Start of Data for the task

==> run a: inputs <==
Design color_centroid, start of the top module:
module color_centroid
  (
    input         clk,
    input         rst,           
    input  [2:0]  rgbfilter,     
    input         new_frame_i,   
    output [14:0] orig_addr,
    input  [11:0] orig_pxl,
    output        proc_we,
    output [14:0] proc_addr,
    output [11:0] proc_pxl,
    output [7:0]  centroid,
    output        new_centroid,
    output [2:0]  proximity
  );
make LEC_CHECK=0 ABC_AREA=0 CAP_MARGIN=15 CORE_ASPECT_RATIO=1.38 CORE_MARGIN=5 CORE_UTILIZATION=54 CTS_CLUSTER_DIAMETER=100 GPL_TIMING_DRIVEN=1 MAX_ROUTING_LAYER=met5 PLACE_DENSITY_LB_ADDON=0.17 SETUP_SLACK_MARGIN=2.98 SLEW_MARGIN=10 TNS_END_PERCENT=95 finish   # period 10.0 ns
run.sh (not shown) runs the stock make flow with config.mk's settings and CLKGATE_MAP_FILE=.
==> inputs of run b, as changes to run a <==
- ABC_AREA: 0 -> default
- CAP_MARGIN: 15 -> 20
- CORE_ASPECT_RATIO: 1.38 -> default
- CORE_MARGIN: 5 -> 2
- CORE_UTILIZATION: 54 -> 70
- CTS_CLUSTER_DIAMETER: 100 -> default
- MAX_ROUTING_LAYER: met5 -> met4
- MIN_ROUTING_LAYER: default -> met1
- SETUP_SLACK_MARGIN: 2.98 -> 0.68
- SLEW_MARGIN: 10 -> 20
- TNS_END_PERCENT: 95 -> default
==> flow/constraint.sdc (replaced) <==
create_clock -name core_clock -period 8.01 [get_ports {clk}]
set_input_delay 1.6020 -clock core_clock [delete_from_list [all_inputs] [get_ports {clk}]]
set_output_delay 1.6020 -clock core_clock [all_outputs]
set_load 0.01 [all_outputs]
==> inputs of run c, as changes to run a <==
- CAP_MARGIN: 15 -> 20
- CORE_ASPECT_RATIO: 1.38 -> 1.04
- CORE_MARGIN: 5 -> 2
- CORE_UTILIZATION: 54 -> 72
- CTS_CLUSTER_DIAMETER: 100 -> default
- GPL_TIMING_DRIVEN: 1 -> default
- MAX_ROUTING_LAYER: met5 -> default
- MIN_ROUTING_LAYER: default -> met1
- PLACE_DENSITY: default -> 0.76
- PLACE_DENSITY_LB_ADDON: 0.17 -> default
- SETUP_SLACK_MARGIN: 2.98 -> 0.86
- SLEW_MARGIN: 10 -> 40
- TNS_END_PERCENT: 95 -> default
==> flow/constraint.sdc (replaced) <==
create_clock -name core_clock -period 2.95 [get_ports {clk}]
set_input_delay 0.5900 -clock core_clock [delete_from_list [all_inputs] [get_ports {clk}]]
set_output_delay 0.5900 -clock core_clock [all_outputs]
set_load 0.01 [all_outputs]
==> inputs of run d, as changes to run a <==
- CAP_MARGIN: 15 -> 0
- CORE_ASPECT_RATIO: 1.38 -> default
- CORE_MARGIN: 5 -> 2
- CORE_UTILIZATION: 54 -> 72
- GPL_TIMING_DRIVEN: 1 -> default
- HOLD_SLACK_MARGIN: default -> -0.09
- MAX_ROUTING_LAYER: met5 -> default
- PLACE_DENSITY: default -> 0.63
- PLACE_DENSITY_LB_ADDON: 0.17 -> default
- SETUP_SLACK_MARGIN: 2.98 -> -0.2
- SLEW_MARGIN: 10 -> 40
- TNS_END_PERCENT: 95 -> default
==> flow/constraint.sdc (replaced) <==
create_clock -name core_clock -period 2.97 [get_ports {clk}]
set_input_delay 0.5940 -clock core_clock [delete_from_list [all_inputs] [get_ports {clk}]]
set_output_delay 0.5940 -clock core_clock [all_outputs]
set_load 0.01 [all_outputs]
==> comparison table <==
Routed len/inst: run c -; run d 21.0 um; run b 18.8 um; run a 17.7 um
Status: run c did not finish; run d finished with violations; run b complete, no violations; run a complete, no violations
Failing step: run c clock tree synthesis (4_1_cts); run d -; run b -; run a -
Layout check failures: run c -; run d setup timing; run b -; run a -
Non-clock inverter instance count of the final layout: run c -; run d 95; run b 95; run a 95
Setup slack after placement: run c -1.09 ns; run d -0.963 ns; run b 2.90 ns; run a 4.49 ns
GPL Wtd Cong: run c 0.955; run d 0.913; run b 0.941; run a 0.892
Remaining routing DRC violations: run c -; run d 0; run b 0; run a 0
Critical path startpoint: run c -; run d color_filter.colorpxls_rght_o[11]; run b color_filter.colorpxls_rght_o[1]; run a color_filter.colorpxls_rght_o[5]
Fin. Hold Viols: run c -; run d 0; run b 0; run a 0
Finished Core Util: run c -; run d 88.6%; run b 79.2%; run a 60.9%
Clock tree from TritonCTS: run c -; run d done; run b done; run a done
Top cell class by occupied area: run c -; run d multi-input combinational cells; run b multi-input combinational cells; run a multi-input combinational cells
Final net count: run c -; run d 2586; run b 2381; run a 2377
Antenna Violating Nets Remaining: run c -; run d 0; run b 0; run a 0
Register clock-pin slew on the reported worst setup and hold paths: run c -; run d 0.06 ns; run b 0.06 ns; run a 0.06 ns
Power Dens Cells: run c -; run d 557 nW/um^2; run b 213 nW/um^2; run a 168 nW/um^2
Logic gate fraction of the total cell area: run c -; run d 42.3%; run b 44.5%; run a 44.2%
Internal power contribution: run c -; run d 10.1 mW; run b 3.57 mW; run a 2.86 mW
Slew @ Worst Pin: run c -; run d 0.786 ns; run b 1.02 ns; run a 1.18 ns
Tmin final: run c -; run d 3.88 ns; run b 5.30 ns; run a 5.18 ns
Post-route clock period utilization: run c -; run d 131%; run b 66.1%; run a 51.8%
Met2 Routed Length: run c -; run d 29.4 mm; run b 24.3 mm; run a 25.5 mm
Combinational fraction of design power: run c -; run d 19.5%; run b 16.4%; run a 16.2%
Max layer used: run c -; run d met4; run b met4; run a met4
Total net switching power: run c -; run d 4.07 mW; run b 1.42 mW; run a 1.11 mW

========
==> 11-14 <==
color_centroid again, from the RTL that the note above started with.
==> flow/design.v (excerpt) <==
module color_centroid
  (
    input         clk,
    input         rst,           
    input  [2:0]  rgbfilter,     
    input         new_frame_i,   
    output [14:0] orig_addr,
    input  [11:0] orig_pxl,
    output        proc_we,
    output [14:0] proc_addr,
    output [11:0] proc_pxl,
    output [7:0]  centroid,
    output        new_centroid,
    output [2:0]  proximity
  );
  localparam c_img_cols      = 160;
  localparam c_img_rows      = 120;
  localparam c_img_pxls      = c_img_cols * c_img_rows;
  localparam c_nb_img_cols   = 8;
  localparam c_nb_img_rows   = 7;
  localparam c_nb_img_pxls   = 15;
  localparam c_outframe_cols = 16;
  localparam c_outframe_rows = 8;
  localparam c_inframe_cols  = c_img_cols-2*c_outframe_cols;  
  localparam c_inframe_rows  = c_img_rows-2*c_outframe_rows;  
  localparam c_inframe_pxls  = c_inframe_cols * c_inframe_rows;  
  localparam c_nb_inframe_pxls = 14;
  localparam c_hist_bins     = 8;
  localparam c_nb_hist_bins  = 3;
  localparam c_nb_hist_val   = 11;
  localparam c_nb_centroid   = 8;
  localparam c_nb_prox       = 3;
  localparam c_nb_buf_red    = 4;
  localparam c_nb_buf_green  = 4;
  localparam c_nb_buf_blue   = 4;
  localparam c_nb_buf        = 12;
  wire [c_nb_hist_val-1:0] colorpxls_bin0;
  wire [c_nb_hist_val-1:0] colorpxls_bin7;
  wire [c_nb_inframe_pxls-1:0] colorpxls;
  wire [c_nb_inframe_pxls-2:0] colorpxls_left;
  wire [c_nb_inframe_pxls-2:0] colorpxls_rght;
  wire [c_nb_inframe_pxls-2:0] colorpxls_bin012;
  ...
clock: 3.31 ns
lec_check: 0
cap_margin: 5
cell_pad_in_sites_global_placement: 2
core_margin: 10
core_utilization: 35
gpl_routability_driven: 0
gpl_timing_driven: 0
max_routing_layer: met4
place_density_lb_addon: 0.03
slew_margin: 20
tns_end_percent: 35
==> inputs of 09-17, as changes to 11-14 <==
Settings changed: CAP_MARGIN 5 to 20, CELL_PAD_IN_SITES_GLOBAL_PLACEMENT 2 to not set, CORE_MARGIN 10 to 2, CORE_UTILIZATION 35 to 40, GPL_ROUTABILITY_DRIVEN 0 to not set, GPL_TIMING_DRIVEN 0 to not set, MAX_ROUTING_LAYER met4 to not set, PLACE_DENSITY_LB_ADDON 0.03 to not set, TNS_END_PERCENT 35 to not set.
==> flow/constraint.sdc (replaced) <==
create_clock -name core_clock -period 5.31 [get_ports {clk}]
set_input_delay 1.0620 -clock core_clock [delete_from_list [all_inputs] [get_ports {clk}]]
set_output_delay 1.0620 -clock core_clock [all_outputs]
set_load 0.01 [all_outputs]
==> inputs of 01-24, as changes to 11-14 <==
Settings changed: ABC_AREA set to 1, CAP_MARGIN 5 to 20, CELL_PAD_IN_SITES_GLOBAL_PLACEMENT 2 to not set, CORE_MARGIN 10 to 2, CORE_UTILIZATION 35 to 70, CTS_CLUSTER_DIAMETER set to 232, GPL_ROUTABILITY_DRIVEN 0 to not set, GPL_TIMING_DRIVEN 0 to not set, MAX_ROUTING_LAYER met4 to not set, PLACE_DENSITY_LB_ADDON 0.03 to not set, TNS_END_PERCENT 35 to not set.
==> flow/constraint.sdc (replaced) <==
create_clock -name core_clock -period 5.17 [get_ports {clk}]
set_input_delay 1.0340 -clock core_clock [delete_from_list [all_inputs] [get_ports {clk}]]
set_output_delay 1.0340 -clock core_clock [all_outputs]
set_load 0.01 [all_outputs]
==> comparison table <==
metric	11-14	09-17	01-24
Run status	complete, but fails checks	finished clean	finished clean
Reasons for failing layout checks	negative setup slack	-	-
Post-synth top area share	46.9%	46.9%	45.0%
Combinational power	2300 uW	1230 uW	284 uW
Stages on the worst setup path	19	20	23
Number of CTS-inserted buffers	49	46	42
Proportion of synthesized area in mux cells	4.85%	4.85%	0.0914%
Net count after synthesis	2328	2328	2923
Post-synthesis share of cell area spent on and-or and or-and gates	12.8%	12.8%	11.8%
Floorplan die area	70200 um^2	54400 um^2	32700 um^2
Number of cells in the yosys synthesis report	2155	2155	2750
Largest net degree at the start of global routing	33	105	185
Post-synthesis adder-cell area fraction	9.52%	9.52%	9.13%
Fraction of power spent switching nets	30.0%	28.5%	22.4%
CP bufs+invs	3	1	2
Number of vias per cell after detailed routing	5.14	5.34	5.93
Final #Nets	2506	2389	2983
Worst path setup slack after routing	-0.836 ns	0.670 ns	1.37 ns
Area Growth Syn to Fin	21.3%	14.3%	11.4%
WP data required	3.76 ns	5.75 ns	5.60 ns
Slew at the pin closest to its max-slew limit	1.08 ns	1.02 ns	1.07 ns
Instance area at placement	23000 um^2	22400 um^2	23000 um^2
Non-clock buffers, area share	7.05%	3.84%	3.77%
Area share of xor/xnor cells in the synthesized design	4.57%	4.57%	1.80%
Clock Power Share	41.3%	42.1%	47.0%

========
==> job 3670 <==
Starting RTL as in the previous note.
Settings: LEC_CHECK=0, CAP_MARGIN=20, CORE_MARGIN=2, CORE_UTILIZATION=72, CTS_CLUSTER_DIAMETER=358, CTS_CLUSTER_SIZE=83, SETUP_SLACK_MARGIN=0.82, SLEW_MARGIN=20; clock period 2.79 ns.
==> job 7716: changes against job 3670 <==
CORE_UTILIZATION = 70   (was 72)
CTS_CLUSTER_DIAMETER = 31   (was 358)
CTS_CLUSTER_SIZE = not set   (was 83)
SETUP_SLACK_MARGIN = 1.65   (was 0.82)
==> flow/constraint.sdc (replaced) <==
create_clock -name core_clock -period 6.18 [get_ports {clk}]
set_input_delay 1.2360 -clock core_clock [delete_from_list [all_inputs] [get_ports {clk}]]
set_output_delay 1.2360 -clock core_clock [all_outputs]
set_load 0.01 [all_outputs]
==> job 4375: changes against job 3670 <==
CORE_UTILIZATION = 57   (was 72)
CTS_CLUSTER_DIAMETER = not set   (was 358)
CTS_CLUSTER_SIZE = not set   (was 83)
SETUP_SLACK_MARGIN = not set   (was 0.82)
==> flow/constraint.sdc (replaced) <==
create_clock -name core_clock -period 2.95 [get_ports {clk}]
set_input_delay 0.5900 -clock core_clock [delete_from_list [all_inputs] [get_ports {clk}]]
set_output_delay 0.5900 -clock core_clock [all_outputs]
set_load 0.01 [all_outputs]
==> qor summary <==
|  | job 7716 | job 4375 | job 3670 |
|---|---|---|---|
| Outcome | timing/DRC/antenna clean | failed layout checks | stopped before the end |
| Stage where the flow stopped | - | - | 5_1_grt |
| Violated checks | - | negative setup slack | - |
| Uppermost routed layer | met4 | met4 | - |
| Placed Cells | 2,554 | 2,832 | 2,726 |
| Multi-input gates | 1,586 | 1,586 | - |
| Total routed wire length on the met1 layer | 21,400 um | 23,600 um | - |
| Met2 layer wire length in the routed design | 26,400 um | 25,200 um | - |
| Clock buffer count from CTS | 78 | 43 | 8 |
| Clock tree from TritonCTS | built | built | - |
| Fillcell total | 1,636 | 2,821 | - |
| Net switching power figure | 2.30 mW | 4.05 mW | - |
| Worst Setup Path Type | reg2reg | reg2reg | - |
| Antenna diode instance count | 0 | 0 | - |
| Final routed DRC violation total | 0 | 0 | - |
| Cells resized by post-CTS repair | 2 | 39 | 421 |
| Setup slack, reg-to-reg | 1910 ps | -810 ps | - |
| Sum of negative setup slack | 0 ps | -6230 ps | - |
| Net total in the final layout | 2,421 | 2,593 | - |
| Total cell area at the placement stage | 0.0220 sq mm | 0.0237 sq mm | 0.0237 sq mm |

========
==> build 38: inputs <==
color_centroid again, from the RTL that the note above started with.
export LEC_CHECK = 0
export ABC_AREA = 1
export CAP_MARGIN = 20
export CORE_MARGIN = 2
export CORE_UTILIZATION = 72
export CTS_CLUSTER_DIAMETER = 358
export CTS_CLUSTER_SIZE = 83
export PLACE_DENSITY_LB_ADDON = 0.0
export SETUP_SLACK_MARGIN = 0.82
export SLEW_MARGIN = 20
create_clock -name core_clock -period 2.79 [get_ports {clk}]
==> build 49 (differences from build 38) <==
ABC_AREA = default   (was 1)
CORE_UTILIZATION = 54   (was 72)
CTS_CLUSTER_DIAMETER = default   (was 358)
CTS_CLUSTER_SIZE = default   (was 83)
PLACE_DENSITY_LB_ADDON = default   (was 0.0)
SETUP_SLACK_MARGIN = default   (was 0.82)
SLEW_MARGIN = 35   (was 20)
==> flow/constraint.sdc (replaced) <==
create_clock -name core_clock -period 10.0 [get_ports {clk}]
set_input_delay 2.0000 -clock core_clock [delete_from_list [all_inputs] [get_ports {clk}]]
set_output_delay 2.0000 -clock core_clock [all_outputs]
set_load 0.01 [all_outputs]
==> comparison <==
Against build 38, the die size of build 49 is higher by about 27%.
Against build 49, the area after synthesis of build 38 is larger by 4.2%.
Against build 49, the synthesized cell count of build 38 is larger by about 28%.
Build 38 failed in global routing with DPL-0038. Build 49 ran to the end with no violations.

========
==> build 13: inputs <==
Starting RTL as in the previous note.
==> flow/config.mk <==
export PLATFORM = sky130hd
export DESIGN_NAME = color_centroid
export DESIGN_NICKNAME = color_centroid
export VERILOG_FILES = /design/flow/design.v
export SDC_FILE = /design/flow/constraint.sdc
export NUM_CORES = 4
export LEC_CHECK = 0
export CAP_MARGIN = 10
export CORE_MARGIN = 2
export CORE_UTILIZATION = 54
export CTS_CLUSTER_DIAMETER = 100
export SLEW_MARGIN = 25
==> flow/constraint.sdc <==
create_clock -name core_clock -period 10.0 [get_ports {clk}]
set_input_delay 2.0000 -clock core_clock [delete_from_list [all_inputs] [get_ports {clk}]]
set_output_delay 2.0000 -clock core_clock [all_outputs]
set_load 0.01 [all_outputs]
==> build 17: changes against build 13 <==
==> flow/config.mk (replaced) <==
export PLATFORM = sky130hd
export DESIGN_NAME = color_centroid
export DESIGN_NICKNAME = color_centroid
export VERILOG_FILES = /design/flow/design.v
export SDC_FILE = /design/flow/constraint.sdc
export NUM_CORES = 4
export LEC_CHECK = 0
export CAP_MARGIN = 20
export CORE_MARGIN = 2
export CORE_UTILIZATION = 40
export SLEW_MARGIN = 20
==> trial 74: changes against build 13 <==
==> flow/config.mk (replaced) <==
export PLATFORM = sky130hd
export DESIGN_NAME = color_centroid
export DESIGN_NICKNAME = color_centroid
export VERILOG_FILES = /design/flow/design.v
export SDC_FILE = /design/flow/constraint.sdc
export NUM_CORES = 4
export LEC_CHECK = 0
export CAP_MARGIN = 20
export CORE_MARGIN = 2
export CORE_UTILIZATION = 53
export SLEW_MARGIN = 20
==> flow/constraint.sdc (replaced) <==
create_clock -name core_clock -period 5.31 [get_ports {clk}]
set_input_delay 1.0620 -clock core_clock [delete_from_list [all_inputs] [get_ports {clk}]]
set_output_delay 1.0620 -clock core_clock [all_outputs]
set_load 0.01 [all_outputs]
==> comparison <==
Build 17 produced a clean layout. Trial 74 completed with no timing, DRC or antenna violations. Build 13 ran to the end with no violations.
In build 17 the core utilization is lower than in build 13, by 15 points.
Synthesized area is the same in build 17 and build 13.
In count of clock-buffer cells in the layout, build 17 and trial 74 do not differ.
Routed wire length, lowest first: trial 74, build 13, build 17.
Register-to-register slack: trial 74 < build 17 < build 13.
Die area, highest first: build 17, trial 74, build 13.
Power figures rest on the tool's default switching activity, not on a simulated workload.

End of Data for the task

== Your task ==
Beginning at the line above that contains "localparam c_outframe_cols = 16;", return each line exactly through the line that contains "of 09-17, as", and no others.

== Solution to this task ==
  localparam c_outframe_cols = 16;
  localparam c_outframe_rows = 8;
  localparam c_inframe_cols  = c_img_cols-2*c_outframe_cols;  
  localparam c_inframe_rows  = c_img_rows-2*c_outframe_rows;  
  localparam c_inframe_pxls  = c_inframe_cols * c_inframe_rows;  
  localparam c_nb_inframe_pxls = 14;
  localparam c_hist_bins     = 8;
  localparam c_nb_hist_bins  = 3;
  localparam c_nb_hist_val   = 11;
  localparam c_nb_centroid   = 8;
  localparam c_nb_prox       = 3;
  localparam c_nb_buf_red    = 4;
  localparam c_nb_buf_green  = 4;
  localparam c_nb_buf_blue   = 4;
  localparam c_nb_buf        = 12;
  wire [c_nb_hist_val-1:0] colorpxls_bin0;
  wire [c_nb_hist_val-1:0] colorpxls_bin7;
  wire [c_nb_inframe_pxls-1:0] colorpxls;
  wire [c_nb_inframe_pxls-2:0] colorpxls_left;
  wire [c_nb_inframe_pxls-2:0] colorpxls_rght;
  wire [c_nb_inframe_pxls-2:0] colorpxls_bin012;
  ...
clock: 3.31 ns
lec_check: 0
cap_margin: 5
cell_pad_in_sites_global_placement: 2
core_margin: 10
core_utilization: 35
gpl_routability_driven: 0
gpl_timing_driven: 0
max_routing_layer: met4
place_density_lb_addon: 0.03
slew_margin: 20
tns_end_percent: 35
==> inputs of 09-17, as changes to 11-14 <==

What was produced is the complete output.